- **Task directions**
Go over the listing below line by line and tally those containing "here". Give only the tally.

■ ■ ■ ■ ■ ■ ■

What follows belongs to an exercise in optimizing a design on an open flow for small area; a production flow would make more cautious choices. RTL that was checked went through simulation tests only; none was proved equivalent to the original. Power figures rest on the tool's default switching activity, not on a simulated workload.

job 105:
Design quadrature_position_speed_tracker, start of the top module:
module quadrature_position_speed_tracker (
  input  logic        clk,
  input  logic        rst,
  input  logic        sample_valid,
  output logic        sample_ready,
  input  logic [1:0]  sample_op,
  input  logic [15:0] sample_count,
  output logic        result_valid,
  input  logic        result_ready,
  output logic [31:0] result_total_count,
  output logic [15:0] result_delta_count,
  output logic        result_direction,
  output logic [31:0] result_shaft_rpm,
  output logic [31:0] result_shaft_rps,
  output logic [15:0] result_mech_angle,
  output logic [15:0] result_elec_angle,
  output logic [31:0] result_index_count,
  input  logic        cfg_valid,
  output logic        cfg_ready,
  input  logic [1:0]  cfg_index,
  input  logic [31:0] cfg_data
);
Size in the first run: about 1,000 cells after synthesis, ~240 I/O pins, roughly 12,000 µm² of cells after synthesis.
Settings: LEC_CHECK=0, CAP_MARGIN=0, CORE_MARGIN=2, CORE_UTILIZATION=65, PLACE_DENSITY=0.9, SLEW_MARGIN=0; clock period 15.0 ns.
standard.sh (not shown) runs the stock make flow with config.mk's settings and CLKGATE_MAP_FILE= SYNTH_SCRIPT=/design/flow/synth_recipe.tcl, a recipe that flattens the netlist after the stock synthesis.
==> flow/flow/run.sh <==
#!/bin/bash
# The standard layout (standard.sh), with these changes:
#  - synthesis: synth_recipe.tcl unchanged except that abc maps the combinational logic with an
#    area-oriented script (flow/abc_area.script); the registers are untouched by abc;
#  - buf_1 port buffers;
#  - a clock tree of clkbuf_8 clusters of up to 16 sinks, without dummy loads.
set -euo pipefail
here=$(pwd)
sed "s#^source \$::env(SCRIPTS_DIR)/synth.tcl#source $here/flow/abc_override.tcl\nsource \$::env(SCRIPTS_DIR)/synth.tcl#" \
  synth_recipe.tcl > area_synth.tcl
export MY_ABC_SCRIPT="$here/flow/abc_area.script"
export BUFFER_PORTS_ARGS="-buffer_cell sky130_fd_sc_hd__buf_1"
export CTS_ARGS="-sink_clustering_enable -repair_clock_nets -buf_list sky130_fd_sc_hd__clkbuf_8 -sink_clustering_size 16 -sink_clustering_max_diameter 60 -dont_use_dummy_load"
bash standard.sh \
  "SYNTH_SCRIPT=$here/area_synth.tcl" \
  "BUFFER_PORTS_ARGS=$BUFFER_PORTS_ARGS" \
  "CTS_ARGS=$CTS_ARGS" \
  finish > standard.log 2>&1
==> flow/flow/abc_area.script <==
&get -n
&st
&dch
&nf -R 1000
&put
topo
dnsize -c
==> flow/flow/abc_override.tcl <==
# replace the abc script that synth.tcl hands to abc with $::env(MY_ABC_SCRIPT)

proc abc {args} {
  set out {}
  set skip 0
  foreach a $args {
    if {$skip} { lappend out $::env(MY_ABC_SCRIPT); set skip 0; continue }
    if {$a eq "-script"} { set skip 1 }
    lappend out $a
  }
  puts "abc override: $out"
  yosys abc {*}$out
}
### job 105 -> job 102
diff --git a/flow/design.v b/flow/design.v
--- a/flow/design.v
+++ b/flow/design.v
@@ -42,25 +42,24 @@
   logic [31:0] rpm_gain;
   logic [31:0] rps_gain;
   logic [31:0] total;
   logic [15:0] delta;
   logic        dir;
   logic [31:0] rpm;
   logic [31:0] rps;
   logic [31:0] index;
   logic [15:0] mech;    
   logic [20:0] rem;     
   logic        busy;
   logic [5:0]  cnt;
-  logic        mrnd;    
   logic        tneg;    
   logic        tchg;    
   assign cfg_ready = !rst;
   assign result_total_count = total;
   assign result_delta_count = delta;
   assign result_direction   = dir;
   assign result_shaft_rpm   = rpm;
   assign result_shaft_rps   = rps;
   assign result_mech_angle  = mech;
   assign result_elec_angle  = rem[15:0];
   assign result_index_count = index;
   wire start = sample_valid && !busy && (!result_valid || result_ready);
@@ -89,26 +88,25 @@
   wire        bor;
   wire        tdec  = (op_speed || op_pos) && step[15] && !bor;
   wire        mul_on = busy && op_speed && !cnt[5];
   wire [3:0]  mi     = cnt[3:0];
   wire        msel   = cnt[4];
   wire        mbit   = delta[0];    
   wire [5:0]  cnt_n  = cnt + 6'd1;
   wire        mlast  = (mi == 4'd15);
   wire        mneg   = dir;         
   wire        me1    = mbit && msel;
   wire        me2    = mbit && !msel;
   wire [31:0] mb     = ((rpm_gain & {32{me1}}) | (rps_gain & {32{me2}})) ^ {32{mbit && mlast}};
-  wire        mcin   = (mbit && mlast) || mrnd;
-  always_ff @(posedge clk) mrnd <= mneg ? (cnt_n[3:0] < 4'd7) : (cnt_n[3:0] == 4'd7);
+  wire        mcin   = (mbit && mlast) || (mneg ? (mi < 4'd7) : (mi == 4'd7));
   wire [31:0] msum;
   wire        mco;
   qpst_rca #(32) u_mul (.a({mech[7:0], rpm[31:8]}), .b(mb), .ci(mcin), .s(msum), .co(mco));
   wire        mtop   = (mbit && mlast) ? !mco : mco;
   wire [32:0] s      = {mtop, msum};
   wire [31:0] znext  = {s[24:0], rpm[7:1]};
   wire        fits   = (s[32:24] == 9'h000) || (s[32:24] == 9'h1FF);
   wire [31:0] mres   = (mlast && !fits) ? {s[32], {31{!s[32]}}} : znext;
   wire        trot   = busy && !cnt[5];
   wire        frac   = (cnt[5:4] == 2'b10);
   wire        ephase = (cnt[5:4] == 2'b11);
   wire        dbit   = cnt[5] ? (cnt[4] ? (cnt[3] && (cnt[0] ? tchg : sample_count[0])) : tneg)
[summary]
- Comparing job 105 with job 102, the effective utilization at floorplan came out essentially unchanged.
- Summary of job 102 over job 105: final cell count went up 2.0%; cell area shows no meaningful change; number of inserted diodes fell 1; critical path depth climbed 4.5%.
- | portion of total power attributed to the clock network | lower: job 102 |
- Between job 102 and job 105, the first-pass GRT wire length figures differ only marginally.
- Slack of the worst reg-to-reg path, job 102 and job 105, higher one = job 105.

■ ■ ■ ■ ■ ■ ■

- **Solved exercise**
4